[Problem details]: Word for word, copy all of the entries.

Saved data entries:
-*-
### src/rtl/xlat_cache.sv
module xlat_cache
    import xlat_cache_pkg::*;
#(
    parameter int NUM_ENT = 8,
    localparam int IDX_W  = (NUM_ENT > 1) ? $clog2(NUM_ENT) : 1
) (
    input  logic              clk,
    input  logic              rst_n,
    input  logic [ASID_W-1:0] lk_asid,
    input  logic [VA_W-1:0]   lk_va,
    output logic              lk_hit,
    output logic [IDX_W-1:0]  lk_idx,
    output logic [PA_W-1:0]   lk_pa,
    output logic [ATTR_W-1:0] lk_attr,
    output logic [PA_W-1:0]   lk_leaf_pa,
    input  logic              fill_en,
    input  logic [ASID_W-1:0] fill_asid,
    input  logic              fill_glb,
    input  logic [VA_W-1:0]   fill_va,
    input  logic [PA_W-1:0]   fill_pa,
    input  logic [LVL_W-1:0]  fill_lvl,
    input  logic [ATTR_W-1:0] fill_attr,
    input  logic [PA_W-1:0]   fill_leaf_pa,
    input  logic              upd_en,
    input  logic [IDX_W-1:0]  upd_idx,
    input  logic [ATTR_W-1:0] upd_attr,
    input  logic              fl_en,
    input  logic              fl_by_asid,
    input  logic              fl_by_va,
    input  logic [ASID_W-1:0] fl_asid,
    input  logic [VA_W-1:0]   fl_va
);
    localparam logic [IDX_W-1:0] LAST_IDX = IDX_W'(NUM_ENT - 1);

    typedef struct packed {
        ent_t [NUM_ENT-1:0] ent;
        logic [IDX_W-1:0]   rr;
    } st_t;

    st_t st_d, st_q;

    logic [NUM_ENT-1:0] hit_vec, kill_vec, vld_vec;
    logic               free_any;
    logic [IDX_W-1:0]   free_idx, hit_idx, victim;
    logic               fill_ok;
    logic [VA_W-1:0]    new_off;
    ent_t               new_ent, sel;

    // Per-entry compare for lookup and flush
    for (genvar g = 0; g < NUM_ENT; g++) begin : g_way
        xlat_way u_way (
            .ent_i      (st_q.ent[g]),
            .lk_asid    (lk_asid),
            .lk_va      (lk_va),
            .fl_by_asid (fl_by_asid),
            .fl_by_va   (fl_by_va),
            .fl_asid    (fl_asid),
            .fl_va      (fl_va),
            .hit_o      (hit_vec[g]),
            .kill_o     (kill_vec[g])
        );
        assign vld_vec[g] = st_q.ent[g].vld;


        va_masked_chk: assert property (@(posedge clk) disable iff (!rst_n)
            st_q.ent[g].vld |-> ((st_q.ent[g].va & ~st_q.ent[g].mmask) == '0));


        glb_survive_chk: assert property (@(posedge clk) disable iff (!rst_n)
            (fl_en && fl_by_asid && st_q.ent[g].vld && st_q.ent[g].glb) |=> st_q.ent[g].vld);
    end

    xlat_pick #(.N(NUM_ENT), .IW(IDX_W)) u_hit_pick (
        .req (hit_vec), .any (lk_hit), .idx (hit_idx)
    );

    xlat_pick #(.N(NUM_ENT), .IW(IDX_W)) u_free_pick (
        .req (~vld_vec), .any (free_any), .idx (free_idx)
    );

    // Lookup outputs
    always_comb begin
        sel = st_q.ent[hit_idx];
        if (lk_hit) begin
            lk_idx     = hit_idx;
            lk_pa      = sel.pa | PA_W'(lk_va & ~sel.mmask);
            lk_attr    = sel.attr;
            lk_leaf_pa = sel.leaf_pa;
        end else begin
            lk_idx     = '0;
            lk_pa      = '0;
            lk_attr    = '0;
            lk_leaf_pa = '0;
        end
    end

    // Next-state computation
    always_comb begin
        fill_ok = fill_en && (fill_lvl <= LVL_W'(LVL_MAX));
        victim  = free_any ? free_idx : st_q.rr;
        new_off = off_mask(fill_lvl);

        new_ent.vld     = 1'b1;
        new_ent.glb     = fill_glb;
        new_ent.asid    = fill_asid;
        new_ent.va      = fill_va & ~new_off;
        new_ent.mmask   = ~new_off;
        new_ent.pa      = fill_pa & ~PA_W'(new_off);
        new_ent.attr    = fill_attr;
        new_ent.leaf_pa = fill_leaf_pa;

        st_d = st_q;
        if (fl_en) begin
            for (int i = 0; i < NUM_ENT; i++) begin
                if (kill_vec[i]) st_d.ent[i].vld = 1'b0;
            end
        end else begin
            if (upd_en) st_d.ent[upd_idx].attr = upd_attr;
            if (fill_ok) begin
                st_d.ent[victim] = new_ent;
                if (!free_any) st_d.rr = (st_q.rr == LAST_IDX) ? '0 : st_q.rr + 1'b1;
            end
        end
    end

    always_ff @(posedge clk or negedge rst_n) begin
        if (!rst_n) st_q <= '0;
        else        st_q <= st_d;
    end


    lowest_hit_chk: assert property (@(posedge clk) disable iff (!rst_n)
        lk_hit |-> (hit_vec[lk_idx] && st_q.ent[lk_idx].vld
                    && ((hit_vec & ((NUM_ENT'(1) << lk_idx) - NUM_ENT'(1))) == '0)));


    flush_all_chk: assert property (@(posedge clk) disable iff (!rst_n)
        (fl_en && !fl_by_asid && !fl_by_va) |=> (vld_vec == '0));


    fill_lands_chk: assert property (@(posedge clk) disable iff (!rst_n)
        (fill_ok && !fl_en) |=> (st_q.ent[$past(victim)].vld
                                  && st_q.ent[$past(victim)].attr == $past(fill_attr)));


    upd_attr_chk: assert property (@(posedge clk) disable iff (!rst_n)
        (upd_en && !fl_en && !(fill_ok && victim == upd_idx))
        |=> (st_q.ent[$past(upd_idx)].attr == $past(upd_attr)));

endmodule
===== src/rtl/cpmac_decode.sv =====
module cpmac_decode
  import cpmac_pkg::*;
(
  input  logic [OPW-1:0] code,
  output op_ctl_t        ctl
);
  always_comb begin
    ctl = '{kind: K_NONE, sgn: 1'b0, flag_en: 1'b0};
    case (code)
      4'd0:  ctl.kind = K_CLR;
      4'd1:  ctl.kind = K_LOAD;
      4'd2:  ctl.kind = K_MUL;
      4'd3:  begin ctl.kind = K_MUL; ctl.sgn = 1'b1; end
      4'd4:  begin ctl.kind = K_MAC; ctl.flag_en = 1'b1; end
      4'd5:  begin ctl.kind = K_MAC; ctl.sgn = 1'b1; ctl.flag_en = 1'b1; end
      4'd8:  ctl.kind = K_MAC;
      4'd9:  begin ctl.kind = K_MAC; ctl.sgn = 1'b1; end
      4'd10: begin ctl.kind = K_MSUB; ctl.sgn = 1'b1; end
      default: ctl.kind = K_NONE;
    endcase
  end
endmodule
-*-
[Answer for the task]:
### src/rtl/xlat_cache.sv
module xlat_cache
    import xlat_cache_pkg::*;
#(
    parameter int NUM_ENT = 8,
    localparam int IDX_W  = (NUM_ENT > 1) ? $clog2(NUM_ENT) : 1
) (
    input  logic              clk,
    input  logic              rst_n,
    input  logic [ASID_W-1:0] lk_asid,
    input  logic [VA_W-1:0]   lk_va,
    output logic              lk_hit,
    output logic [IDX_W-1:0]  lk_idx,
    output logic [PA_W-1:0]   lk_pa,
    output logic [ATTR_W-1:0] lk_attr,
    output logic [PA_W-1:0]   lk_leaf_pa,
    input  logic              fill_en,
    input  logic [ASID_W-1:0] fill_asid,
    input  logic              fill_glb,
    input  logic [VA_W-1:0]   fill_va,
    input  logic [PA_W-1:0]   fill_pa,
    input  logic [LVL_W-1:0]  fill_lvl,
    input  logic [ATTR_W-1:0] fill_attr,
    input  logic [PA_W-1:0]   fill_leaf_pa,
    input  logic              upd_en,
    input  logic [IDX_W-1:0]  upd_idx,
    input  logic [ATTR_W-1:0] upd_attr,
    input  logic              fl_en,
    input  logic              fl_by_asid,
    input  logic              fl_by_va,
    input  logic [ASID_W-1:0] fl_asid,
    input  logic [VA_W-1:0]   fl_va
);
    localparam logic [IDX_W-1:0] LAST_IDX = IDX_W'(NUM_ENT - 1);

    typedef struct packed {
        ent_t [NUM_ENT-1:0] ent;
        logic [IDX_W-1:0]   rr;
    } st_t;

    st_t st_d, st_q;

    logic [NUM_ENT-1:0] hit_vec, kill_vec, vld_vec;
    logic               free_any;
    logic [IDX_W-1:0]   free_idx, hit_idx, victim;
    logic               fill_ok;
    logic [VA_W-1:0]    new_off;
    ent_t               new_ent, sel;

    // Per-entry compare for lookup and flush
    for (genvar g = 0; g < NUM_ENT; g++) begin : g_way
        xlat_way u_way (
            .ent_i      (st_q.ent[g]),
            .lk_asid    (lk_asid),
            .lk_va      (lk_va),
            .fl_by_asid (fl_by_asid),
            .fl_by_va   (fl_by_va),
            .fl_asid    (fl_asid),
            .fl_va      (fl_va),
            .hit_o      (hit_vec[g]),
            .kill_o     (kill_vec[g])
        );
        assign vld_vec[g] = st_q.ent[g].vld;


        va_masked_chk: assert property (@(posedge clk) disable iff (!rst_n)
            st_q.ent[g].vld |-> ((st_q.ent[g].va & ~st_q.ent[g].mmask) == '0));


        glb_survive_chk: assert property (@(posedge clk) disable iff (!rst_n)
            (fl_en && fl_by_asid && st_q.ent[g].vld && st_q.ent[g].glb) |=> st_q.ent[g].vld);
    end

    xlat_pick #(.N(NUM_ENT), .IW(IDX_W)) u_hit_pick (
        .req (hit_vec), .any (lk_hit), .idx (hit_idx)
    );

    xlat_pick #(.N(NUM_ENT), .IW(IDX_W)) u_free_pick (
        .req (~vld_vec), .any (free_any), .idx (free_idx)
    );

    // Lookup outputs
    always_comb begin
        sel = st_q.ent[hit_idx];
        if (lk_hit) begin
            lk_idx     = hit_idx;
            lk_pa      = sel.pa | PA_W'(lk_va & ~sel.mmask);
            lk_attr    = sel.attr;
            lk_leaf_pa = sel.leaf_pa;
        end else begin
            lk_idx     = '0;
            lk_pa      = '0;
            lk_attr    = '0;
            lk_leaf_pa = '0;
        end
    end

    // Next-state computation
    always_comb begin
        fill_ok = fill_en && (fill_lvl <= LVL_W'(LVL_MAX));
        victim  = free_any ? free_idx : st_q.rr;
        new_off = off_mask(fill_lvl);

        new_ent.vld     = 1'b1;
        new_ent.glb     = fill_glb;
        new_ent.asid    = fill_asid;
        new_ent.va      = fill_va & ~new_off;
        new_ent.mmask   = ~new_off;
        new_ent.pa      = fill_pa & ~PA_W'(new_off);
        new_ent.attr    = fill_attr;
        new_ent.leaf_pa = fill_leaf_pa;

        st_d = st_q;
        if (fl_en) begin
            for (int i = 0; i < NUM_ENT; i++) begin
                if (kill_vec[i]) st_d.ent[i].vld = 1'b0;
            end
        end else begin
            if (upd_en) st_d.ent[upd_idx].attr = upd_attr;
            if (fill_ok) begin
                st_d.ent[victim] = new_ent;
                if (!free_any) st_d.rr = (st_q.rr == LAST_IDX) ? '0 : st_q.rr + 1'b1;
            end
        end
    end

    always_ff @(posedge clk or negedge rst_n) begin
        if (!rst_n) st_q <= '0;
        else        st_q <= st_d;
    end


    lowest_hit_chk: assert property (@(posedge clk) disable iff (!rst_n)
        lk_hit |-> (hit_vec[lk_idx] && st_q.ent[lk_idx].vld
                    && ((hit_vec & ((NUM_ENT'(1) << lk_idx) - NUM_ENT'(1))) == '0)));


    flush_all_chk: assert property (@(posedge clk) disable iff (!rst_n)
        (fl_en && !fl_by_asid && !fl_by_va) |=> (vld_vec == '0));


    fill_lands_chk: assert property (@(posedge clk) disable iff (!rst_n)
        (fill_ok && !fl_en) |=> (st_q.ent[$past(victim)].vld
                                  && st_q.ent[$past(victim)].attr == $past(fill_attr)));


    upd_attr_chk: assert property (@(posedge clk) disable iff (!rst_n)
        (upd_en && !fl_en && !(fill_ok && victim == upd_idx))
        |=> (st_q.ent[$past(upd_idx)].attr == $past(upd_attr)));

endmodule
===== src/rtl/cpmac_decode.sv =====
module cpmac_decode
  import cpmac_pkg::*;
(
  input  logic [OPW-1:0] code,
  output op_ctl_t        ctl
);
  always_comb begin
    ctl = '{kind: K_NONE, sgn: 1'b0, flag_en: 1'b0};
    case (code)
      4'd0:  ctl.kind = K_CLR;
      4'd1:  ctl.kind = K_LOAD;
      4'd2:  ctl.kind = K_MUL;
      4'd3:  begin ctl.kind = K_MUL; ctl.sgn = 1'b1; end
      4'd4:  begin ctl.kind = K_MAC; ctl.flag_en = 1'b1; end
      4'd5:  begin ctl.kind = K_MAC; ctl.sgn = 1'b1; ctl.flag_en = 1'b1; end
      4'd8:  ctl.kind = K_MAC;
      4'd9:  begin ctl.kind = K_MAC; ctl.sgn = 1'b1; end
      4'd10: begin ctl.kind = K_MSUB; ctl.sgn = 1'b1; end
      default: ctl.kind = K_NONE;
    endcase
  end
endmodule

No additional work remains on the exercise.